The substrate processing apparatus may include a reaction chamber, a stage, a showerhead, a first outer ring, and a second outer ring. The stage may be disposed within the reaction chamber to support a substrate. The showerhead may be disposed within the reaction chamber to provide a reaction gas to the substrate. The first outer ring may surround an edge of the upper surface of the stage. The first outer ring may have at least one alignment groove. The second outer ring may be arranged to surround the first outer ring. The second outer ring may include at least one alignment pin inserted into the alignment groove. Accordingly, the main purge passage between the first outer ring and the second outer ring has a uniform width, thereby improving the exhaust efficiency of the reaction gas.

Description

Substrate processing apparatus {APPARATUS FOR PROCESSING A SUBSTRATE}

The present invention relates to a substrate processing apparatus. More specifically, the present invention relates to a substrate processing apparatus that performs an atomic layer deposition process.
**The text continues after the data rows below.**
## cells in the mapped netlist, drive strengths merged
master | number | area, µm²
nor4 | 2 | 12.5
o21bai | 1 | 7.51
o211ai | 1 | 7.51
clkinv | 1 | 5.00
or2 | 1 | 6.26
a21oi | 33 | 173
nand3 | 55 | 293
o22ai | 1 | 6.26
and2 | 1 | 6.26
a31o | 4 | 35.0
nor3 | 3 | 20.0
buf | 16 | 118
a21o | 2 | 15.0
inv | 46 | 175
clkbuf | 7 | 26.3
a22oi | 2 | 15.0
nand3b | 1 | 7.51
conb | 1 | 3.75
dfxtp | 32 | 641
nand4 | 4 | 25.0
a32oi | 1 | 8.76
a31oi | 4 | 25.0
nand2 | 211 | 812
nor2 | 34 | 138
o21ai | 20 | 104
This design comes from an exercise in tuning for small area, a short achievable clock period and few clock cycles per item on the open sky130 flow, not from production work.
RTL that was checked went through simulation tests only; none was proved equivalent to the original.
The RTL of runs 3 to 5 was laid out without a check of its function.
No activity file was given, so power comes from the tool's default toggle rates.

[flow/constraint.sdc]
create_clock -name core_clock -period 25.0 [get_ports {clk}]
set_input_delay 5.0000 -clock core_clock [delete_from_list [all_inputs] [get_ports {clk}]]
set_output_delay 5.0000 -clock core_clock [all_outputs]
set_load 0.01 [all_outputs]
[flow/design.v]
module dsk_decoder (
    input  wire         clk,
    input  wire         rst,
    input  wire         in_valid,
    output wire         in_ready,
    input  wire [183:0] in_key,
    input  wire [4:0]   in_klen,
    output reg          out_valid,
    input  wire         out_ready,
    output reg          out_sign,
    output reg  [1:0]   out_class,
    output reg  [31:0]  out_exp,
    output reg  [5:0]   out_dcnt,
    output reg  [143:0] out_digits,
    output wire [2:0]   out_status,
    output wire [4:0]   out_detail
);
    reg         s0_v;
    reg [183:0] s0_key;
    reg [4:0]   s0_klen;
    reg         s1_v;
    reg         s1_e1;
    reg [3:0]   s1_det1;
    reg         s1_sign;
    reg [1:0]   s1_cls;
    reg         s1_d1;
    reg         s1_adjpos;
    reg [30:0]  s1_ep;
    reg [119:0] s1_dec;
    reg [3:0]   s1_g;
    reg [6:0]   s1_ke;
    reg         s1_e2;
    reg [3:0]   s1_det2;
    reg         s1_tail;
    wire         a_e1;
    wire [3:0]   a_det1;
    wire         a_sign;
    wire [1:0]   a_cls;
    wire         a_d1;
    wire         a_adjpos;
    wire [30:0]  a_ep;
    wire [119:0] a_dec;
    wire [3:0]   a_g;
    wire [6:0]   a_ke;
    wire         a_e2;
    wire [3:0]   a_det2;
    wire         a_tail;
    dsk_stage_a sa (
        .key(s0_key), .klen(s0_klen),
        .e1(a_e1), .det1(a_det1), .sign(a_sign), .cls(a_cls), .d1(a_d1),
        .adjpos(a_adjpos), .ep(a_ep), .dec(a_dec), .g(a_g), .ke(a_ke),
        .e2(a_e2), .det2(a_det2), .tail(a_tail)
    );
    wire         b_sign;
    wire [1:0]   b_cls;
    wire [31:0]  b_exp;
    wire [5:0]   b_dcnt;
    wire [143:0] b_digits;
    wire         b_status;
    wire [3:0]   b_detail;
    dsk_stage_b sb (
        .e1(s1_e1), .det1(s1_det1), .sign_in(s1_sign), .cls_in(s1_cls), .d1(s1_d1),
        .adjpos(s1_adjpos), .ep(s1_ep), .dec(s1_dec), .g(s1_g), .ke(s1_ke),
        .e2(s1_e2), .det2(s1_det2), .tail(s1_tail),
        .sign(b_sign), .cls(b_cls), .exp(b_exp), .dcnt(b_dcnt),
        .digits(b_digits), .status(b_status), .detail(b_detail)
    );
    reg         out_st;
    reg [3:0]   out_det;
    reg         sk_v;
    reg         sk_sign;
    reg [1:0]   sk_cls;
    reg [31:0]  sk_exp;
    reg [5:0]   sk_dcnt;
    reg [143:0] sk_digits;
    reg         sk_st;
    reg [3:0]   sk_det;
    assign out_status = {2'b00, out_st};
    assign out_detail = {1'b0, out_det};
    reg  ovn;                           
    reg  rdy;                           
    wire adv  = ~sk_v;                  
    assign in_ready = rdy;
    always @(posedge clk) begin
        if (adv) begin
            s0_key    <= in_key;
            s0_klen   <= in_klen;
            s1_e1     <= a_e1;
            s1_det1   <= a_det1;
            s1_sign   <= a_sign;
            s1_cls    <= a_cls;
            s1_d1     <= a_d1;
            s1_adjpos <= a_adjpos;
            s1_ep     <= a_ep;
            s1_dec    <= a_dec;
            s1_g      <= a_g;
            s1_ke     <= a_ke;
            s1_e2     <= a_e2;
            s1_det2   <= a_det2;
            s1_tail   <= a_tail;
            sk_sign   <= b_sign;
            sk_cls    <= b_cls;
            sk_exp    <= b_exp;
            sk_dcnt   <= b_dcnt;
            sk_digits <= b_digits;
            sk_st     <= b_status;
            sk_det    <= b_detail;
        end
        if (out_ready || ovn) begin
            out_sign   <= sk_v ? sk_sign   : b_sign;
            out_class  <= sk_v ? sk_cls    : b_cls;
            out_exp    <= sk_v ? sk_exp    : b_exp;
            out_dcnt   <= sk_v ? sk_dcnt   : b_dcnt;
            out_st     <= sk_v ? sk_st     : b_status;
            out_det    <= sk_v ? sk_det    : b_detail;
            out_digits[143:112] <= sk_v ? sk_digits[143:112] : b_digits[143:112];
        end
        if (out_ready || (ovn && !sk_v))
            out_digits[111:56] <= sk_v ? sk_digits[111:56] : b_digits[111:56];
        if (out_ready || (ovn && rdy))
            out_digits[55:0] <= sk_v ? sk_digits[55:0] : b_digits[55:0];
    end
    always @(posedge clk) begin
        if (rst) begin
            s0_v      <= 1'b0;
            s1_v      <= 1'b0;
            out_valid <= 1'b0;
            ovn       <= 1'b1;
            sk_v      <= 1'b0;
            rdy       <= 1'b1;
        end else if (sk_v) begin
            if (out_ready) begin
                sk_v <= 1'b0;
                rdy  <= 1'b1;
            end
        end else begin
            s0_v <= in_valid;
            s1_v <= s0_v;
            if (ovn || out_ready) begin
                out_valid <= s1_v;
                ovn       <= ~s1_v;
            end
            else begin
                sk_v <= s1_v;
                rdy  <= ~s1_v;
            end
        end
    end
endmodule
module dsk_add3 (
    input  wire [3:0] i,
    output wire [3:0] o
);
    wire ge5 = i[3] | (i[2] & (i[1] | i[0]));
    assign o[3] = ge5;
    assign o[2] = (~ge5 & i[2]) | (i[3] & i[0]);
    assign o[1] = (~ge5 & i[1]) | (i[2] & i[1] & i[0]) | (i[3] & ~i[0]);
    assign o[0] = i[0] ^ ge5;
endmodule
module dsk_bcd10 (
    input  wire [9:0]  v,
    output wire [11:0] d
);
    wire [3:0] a1, a2, a3, a4, a5, a6, a7;
    wire [3:0] b1, b2, b3, b4;
    dsk_add3 c1 (.i({1'b0, v[9:7]}),  .o(a1));
    dsk_add3 c2 (.i({a1[2:0], v[6]}), .o(a2));
    dsk_add3 c3 (.i({a2[2:0], v[5]}), .o(a3));
    dsk_add3 c4 (.i({a3[2:0], v[4]}), .o(a4));
    dsk_add3 c5 (.i({a4[2:0], v[3]}), .o(a5));
    dsk_add3 c6 (.i({a5[2:0], v[2]}), .o(a6));
    dsk_add3 c7 (.i({a6[2:0], v[1]}), .o(a7));
    dsk_add3 t1 (.i({1'b0, a1[3], a2[3], a3[3]}), .o(b1));
    dsk_add3 t2 (.i({b1[2:0], a4[3]}), .o(b2));
    dsk_add3 t3 (.i({b2[2:0], a5[3]}), .o(b3));
    dsk_add3 t4 (.i({b3[2:0], a6[3]}), .o(b4));
    assign d[3:0]  = {a7[2:0], v[0]};
    assign d[7:4]  = {b4[2:0], a7[3]};
    assign d[11:8] = {b1[3], b2[3], b3[3], b4[3]};
endmodule
Context: an optimization exercise on an open-source flow, tuned for small area. The choices shown serve that exercise and are no tape-out recipe. At most, simulation tests tie the RTL to the original design; equivalence was not proved. Power figures rest on the tool's default switching activity, not on a simulated workload.

== tundra ==
// rgbi_capture
module rgbi_capture (
    input  wire         clk,
    input  wire         rst,
    input  wire         cmd_valid,
    input  wire [31:0]  cmd_word,
    output reg          resp_valid,
    output reg  [31:0]  resp_word,
    input  wire [26:0]  sys_clk_hz,
    input  wire         csync,
    input  wire         pclk,
    input  wire [3:0]   rgbi,
    output reg          row_we,
    output wire [7:0]   row_idx,
    output reg  [255:0] row_data,
    output reg          frame_done,
    output reg  [31:0]  frame_count,
    output wire         cap_running,
    output wire         in_frame
);
    localparam [4:0] OP_START      = 5'h03;
    localparam [4:0] OP_STOP       = 5'h04;
    localparam [4:0] OP_SET_FREQ   = 5'h05;
    localparam [4:0] OP_SET_DIV    = 5'h06;
    localparam [4:0] OP_SET_SHX    = 5'h07;
    localparam [4:0] OP_SET_SHY    = 5'h08;
    localparam [4:0] OP_SET_DELAY  = 5'h09;
    localparam [4:0] OP_SET_SYNC   = 5'h0A;
    localparam [4:0] OP_SET_INV    = 5'h0B;
    localparam [4:0] OP_GET_FCOUNT = 5'h10;
    localparam [4:0] OP_GET_CONFIG = 5'h17;
    localparam [4:0] OP_GET_STATUS = 5'h18;
    localparam [3:0] R_ZERO   = 4'd0;
    localparam [3:0] R_FREQ   = 4'd2;
    localparam [3:0] R_NDIV   = 4'd3;
    localparam [3:0] R_SHX    = 4'd4;
    localparam [3:0] R_SHY    = 4'd5;
    localparam [3:0] R_DELAY  = 4'd6;
    localparam [3:0] R_SRC    = 4'd7;
    localparam [3:0] R_INV    = 4'd9;
    localparam [3:0] R_FCOUNT = 4'd10;
    localparam [3:0] R_STATUS = 4'd11;
    localparam [3:0] R_ONES   = 4'd12;
    reg [24:0] cfg_freq;
    reg [7:0]  cfg_ndiv;
    reg [9:0]  cfg_shx;
    reg [9:0]  cfg_shy;
    reg [9:0]  cfg_delay;
    reg        cfg_src;
    reg [4:0]  cfg_inv;
    reg [26:0] cap_sysclk;
    reg [3:0]  inv_col;
    reg        cap_run;
    reg        cap_state;
    reg        prev_act;
    reg [4:0]  plen;         
    reg        vs_fired;
    reg        vs_armed;
    reg [10:0] ycnt;         
    reg        anc;
    reg        prev_pclk;
    reg [9:0]  wcnt;         
    reg [27:0] err;          
    reg [10:0] xcnt;         
    reg [3:0]  rsel;
    wire act   = (csync == cfg_inv[4]);
    wire lead  = act & ~prev_act;
  ...
For scale: ~470 flip-flops, about 400 I/O pins, roughly 19000 um2 of cells after synthesis.
clock: 10.0 ns
lec_check: 0
cap_margin: 20
core_margin: 2
core_utilization: 40
slew_margin: 20
standard.sh (not shown) runs the stock make flow with config.mk's settings and CLKGATE_MAP_FILE= SYNTH_SCRIPT=/design/flow/synth_recipe.tcl, a recipe that flattens the netlist after the stock synthesis.
==> flow/flow/run.sh <==
#!/bin/bash
# Layout flow: the standard ORFS flow, with
#  - port buffers of the smallest buffer cell (buf_1) instead of the
#    default choice, one buffer on every input and output port as before;
#  - clock tree built from smaller clock buffers, without dummy loads.
# Every tool's output goes to the ORFS logs under orfs/logs and the make
# output to flow_make.log in this folder.
set -euo pipefail
CTS="-sink_clustering_enable -repair_clock_nets -dont_use_dummy_load"
CTS="$CTS -buf_list {sky130_fd_sc_hd__clkbuf_4 sky130_fd_sc_hd__clkbuf_8}"
bash standard.sh \
    "BUFFER_PORTS_ARGS=-buffer_cell sky130_fd_sc_hd__buf_1" \
    "CTS_ARGS=$CTS" \
    finish > flow_make.log 2>&1
tundra finished all stages; layout check result: FAIL, due to setup timing.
Generally, an atomic layer deposition apparatus may include a reaction chamber, a stage, a showerhead, an outer ring, and a stand-alone outer ring. The stage may be placed within the reaction chamber to support the substrate. Additionally, a heater is built into the stage and can heat the substrate. A showerhead may be placed within the reaction chamber above the stage to provide reaction gas to the substrate.

A stand-alone outer ring may be placed at the edge of the upper surface of the stage. The outer ring may be arranged to surround a stand-alone outer ring. The outer ring and the independent outer ring may have an airflow control function to help exhaust the reactive gas sprayed from the showerhead. Additionally, the outer ring may also have a function of preventing film deposition on the lower surface of the stage along with the purge gas provided to the lower surface of the stage. Purge gas may flow through a purge passage between the outer ring and the stand-alone outer ring.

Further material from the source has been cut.